Dia juga berpesan kepada seluruh atlet agar menampilkan kemampuan terbaik, bertanding secara optimal, serta menjunjung tinggi nilai sportivitas dan fair play.
Menurutnya, kemenangan harus diraih secara terhormat, sementara kekalahan harus diterima dengan lapang dada.
Bupati juga mengingatkan para wasit dan juri agar memimpin pertandingan secara profesional, objektif, dan adil sesuai aturan yang berlaku.

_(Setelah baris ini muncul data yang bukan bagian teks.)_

This is an optimization exercise on Yosys and OpenROAD, whose aim is a short achievable clock period and few clock cycles per item, not a production implementation.
Function was checked by simulation only, so behaviour that the tests miss may differ from the original.
The clock port is modelled as an ideal driver; clocking choices that lean on that would not hold on a real chip.
Power and IR drop assume default switching activity.

==> flow/design.v, too long to show whole: its modules and the start of the top module <==
// module rpt_ram: 19 lines
// module rpt_magsq: 1146 lines
// module rpt_sq23: 457 lines
// module rpt_cordic_xy: 1107 lines
// module rpt_cordic_z: 946 lines
// module range_peak_phase_tracker: 378 lines
module range_peak_phase_tracker #(
  parameter int NUM_BINS    = 32,
  parameter int RING_DEPTH  = 64,
  parameter int SAMPLE_BITS = 24,
  parameter int ANGLE_BITS  = 16
) (
  input  logic                                     clk,
  input  logic                                     rst_n,
  input  logic                                     in_valid,
  output logic                                     in_ready,
  input  logic                                     in_req_type,
  input  logic signed [SAMPLE_BITS-1:0]            in_bin_re,
  input  logic signed [SAMPLE_BITS-1:0]            in_bin_im,
  input  logic                                     in_last_bin,
  input  logic [rpt_pkg::RD_IDX_W-1:0]             in_read_index,
  output logic                                     out_valid,
  input  logic                                     out_ready,
  output logic                                     out_kind,
  output logic                                     out_target_found,
  output logic [rpt_pkg::PEAK_BIN_W-1:0]           out_peak_bin,
  output logic signed [ANGLE_BITS-1:0]             out_peak_phase,
  output logic signed [rpt_pkg::PHASE_W-1:0]       out_unwrapped_phase,
  output logic [$clog2(RING_DEPTH+1)-1:0]          out_samples_held,
  output logic                                     out_analysis_due,
  output logic signed [rpt_pkg::PHASE_W-1:0]       out_read_data,
  input  logic                                     cfg_valid,
  output logic                                     cfg_ready,
  input  logic [rpt_pkg::CFG_IDX_W-1:0]            cfg_index,
  input  logic [rpt_pkg::MAG_CFG_W-1:0]            cfg_data
);
  // ...
==> flow/flow/run.sh <==
#!/bin/bash
set -euo pipefail
REPAIR_MARGIN=8.4
bash standard.sh SETUP_SLACK_MARGIN=$REPAIR_MARGIN POST_CTS_TCL=$PWD/flow/unroot.tcl finish > standard.log 2>&1
==> flow/flow/unroot.tcl <==
set block [ord::get_db_block]
set port_net [[$block findBTerm clk] getNet]
set loads [$port_net getITerms]
if {[llength $loads] == 1} {
  set a_pin [lindex $loads 0]
  set root [$a_pin getInst]
  set root_name [$root getName]
  set master [[$root getMaster] getName]
  set x_pin [$root findITerm X]
  set out_net [$x_pin getNet]
  set sinks {}
  foreach it [$out_net getITerms] {
    if {[$it getInst] != $root} { lappend sinks $it }
  }
  if {[string match "sky130_fd_sc_hd__clkbuf_*" $master] && [llength $sinks] <= 4
      && [llength [$out_net getBTerms]] == 0} {
    $a_pin disconnect
    $x_pin disconnect
    foreach it $sinks {
      $it disconnect
      $it connect $port_net
    }
    odb::dbInst_destroy $root
    odb::dbNet_destroy $out_net
    puts "unroot: bypassed $root_name ($master), clock port now drives [llength $sinks] pins"
  } else {
    puts "unroot: root $root_name ($master) drives [llength $sinks] pins, left in place"
  }
} else {
  puts "unroot: clock port drives [llength $loads] pins, left in place"
}
==> flow/standard.sh <==
#!/bin/bash
# synth_recipe.tcl (not shown) runs the flow's synth.tcl, then flattens the netlist and writes it again
# the make line also repeats each setting of config.mk as NAME=value (left out here)
make -C /OpenROAD-flow-scripts/flow DESIGN_CONFIG=/design/flow/config.mk WORK_HOME=/design/flow/orfs CLKGATE_MAP_FILE= SYNTH_SCRIPT=/design/flow/synth_recipe.tcl "${@:-finish}"
==> flow/config.mk <==
export PLATFORM = sky130hd
export DESIGN_NAME = range_peak_phase_tracker
export DESIGN_NICKNAME = range_peak_phase_tracker
export VERILOG_FILES = /design/flow/design.v
export SDC_FILE = /design/flow/constraint.sdc
export NUM_CORES = 4
export LEC_CHECK = 0
export ABC_CLOCK_PERIOD_IN_PS = 2000
export CAP_MARGIN = 20
export CORE_MARGIN = 2
export CORE_UTILIZATION = 60
export PLACE_DENSITY = 0.7
export SLEW_MARGIN = 20
==> flow/constraint.sdc <==
create_clock -name core_clock -period 12.0 [get_ports {clk}]
set_input_delay 2.4000 -clock core_clock [delete_from_list [all_inputs] [get_ports {clk}]]
set_output_delay 2.4000 -clock core_clock [all_outputs]
set_load 0.01 [all_outputs]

“Semoga kejuaraan ini dapat melahirkan bibit-bibit atlet potensial yang mampu mengharumkan nama Kabupaten Sukabumi di tingkat provinsi, nasional, hingga internasional,” harapnya.
Sementara itu, Ketua FORKI Kabupaten Sukabumi, H. M Kamaludin Zen menilai para atlet karate di Sukabumi memiliki potensi besar untuk berkembang.
Ia optimis, Forki Kabupaten Sukabumi untuk terus membenahi manajemen pembinaan atlet, termasuk dukungan pembiayaan bagi perguruan dan dojo.
“Saat ini terdapat delapan dojo aktif di Kabupaten Sukabumi. Pada 2026, kami fokus mempersiapkan atlet menghadapi Pekan Olahraga Provinsi (Porprov) dengan target meraih medali emas, perak, maupun perunggu,” tegasnya.
Kamaludin memberikan motivasi kepada para atlet agar bertanding dengan penuh semangat dan tidak mudah menyerah selama kompetisi berlangsung.
Sebelumnya, Ketua Panitia Penyelenggara, Budiarkah, menjelaskan kejuaraan ini diikuti delapan perguruan karate yang ada di Sukabumi, yakni BKC, Budokai, Gabdika, Gokasi, Inkai, Inkanas, Shokaido, dan Wadokai.
Dojo-dojo tersebut tersebar di berbagai kecamatan di Kabupaten Sukabumi.
Secara keseluruhan, kejuaraan ini diikuti 608 atlet yang bertanding di 704 kelas. Panitia juga menyiapkan total hadiah pembinaan sebesar Rp29 juta.
Rinciannya, Juara Umum I berhak atas Piala Bupati Sukabumi dan uang pembinaan Rp10 juta, Juara Umum II memperoleh Piala Kadispora dan uang pembinaan Rp7 juta, serta Juara Umum III mendapatkan Piala Ketua Forki Kabupaten Sukabumi dan uang pembinaan Rp5 juta.
Selain itu, penghargaan Best of the Best Kumite Under 21 Putra disertai uang pembinaan Rp1 juta. Panitia juga memberikan uang pembinaan masing-masing Rp2,5 juta untuk dojo asal Kabupaten Sukabumi dan luar dari Kabupaten Sukabumi.
Pada kesempatan itu, Bupati Sukabumi bersama jajaran menyerahkan medali secara simbolis kepada para atlet di sejumlah kategori, di antaranya Pra Usia Dini Kata Perorangan Putra dan Putri serta Usia Dini Kata Perorangan Putra dan Putri.